Once dominated by textbooks and chalkboards, the modern learning experience has gone digital. That reality is especially apparent to Pearson Education, publisher of textbooks and e-textbooks and provider of online assessment tests. Pearson serves more than 75 million learners across more than 70 countries, and to serve them more efficiently, the company made a big push to the cloud, specifically AWS.

During the next four years, the company doubled the size of its engineering staff, increased the number of AWS accounts from six to more than 100, migrated 106 apps to the cloud, and decommissioned four data centers.

But with that came a threefold increase in AWS spending and challenges to the company’s engineering resources: an inability to manage the flood of AWS requests, lack of insight into the pipeline of new requests, and a shortage of money to pay for AWS accounts already created – just to name a few.

 

Pearson began adopting portions of the FinOps practice into IT planning, eventually leading to a team dedicated to the practice of FinOps, which sits under the Cloud & Hosting team and works closely with the company’s technical project managers. The FinOps team created a process for managing the intake of new AWS requests and helping teams solve their problems:

Engagement – Engineering, security, governance, and FinOps leads determine the nature of a group’s problem and how the cloud could solve it.
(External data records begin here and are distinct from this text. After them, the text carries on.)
`config.mk`:
```
export PLATFORM = sky130hd
export DESIGN_NAME = avmm_mux_top
export DESIGN_NICKNAME = d
export VERILOG_FILES = /design/src/hw/avmm_bus_pkg.sv /design/src/hw/avmm_map_pkg.sv /design/src/hw/avmm_host_port.sv /design/src/hw/avmm_target_port.sv /design/src/hw/avmm_mux_top.sv
export VERILOG_INCLUDE_DIRS = /design/src /design/src/hw
export SDC_FILE = /design/constraint.sdc
export NUM_CORES = 1
export LEC_CHECK = 0
export BUFFER_PORTS_ARGS = -buffer_cell sky130_fd_sc_hd__buf_4
export CORE_AREA = 2 2 210 212
export DETAILED_ROUTE_END_ITERATION = 10
export DIE_AREA = 0 0 212 214
export GPL_TIMING_DRIVEN = 0
export PLACE_DENSITY = 0.67
export REMOVE_ABC_BUFFERS = 1
export SLEW_MARGIN = 40
export SYNTH_ARGS = -nofsm -noshare
export SYNTH_HDL_FRONTEND = slang
export SYNTH_SLANG_ARGS = --single-unit
```
`constraint.sdc`:
```
create_clock -name clk -period 8.2 [get_ports clk]
set_input_delay 1.23 -clock clk [delete_from_list [all_inputs] [get_ports clk]]
set_output_delay 1.23 -clock clk [all_outputs]
set_load 0.02 [all_outputs]
```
Out of that meeting comes a list of requirements and an SOW.

Definition – Engineering, security, governance, and FinOps leads conduct an internal review to determine if AWS is a good fit, create a solution diagram, document assumptions and risks, and calculate infrastructure and labor costs.

Commit – Cloud & Hosting team presents their proposed solution, security risks and associated costs, savings opportunities, and labor costs.

“By the end of this [commit] meeting we have a commitment to timelines, commitment to resourcing, commitment to shared responsibility … and both teams have committed to the labor and AWS spend. So when we start building, we know what we all signed up to build,” said Ashley Hromatko, FinOps Manager for Pearson’s Operations Management team.

After a product has launched, the role of FinOps switches to monitoring budgets, creating forecasts, and educating teams on new services and cost optimization measures.

With a full-fledged FinOps practice in place, Pearson has not only accelerated migration but also promoted greater spend accountability.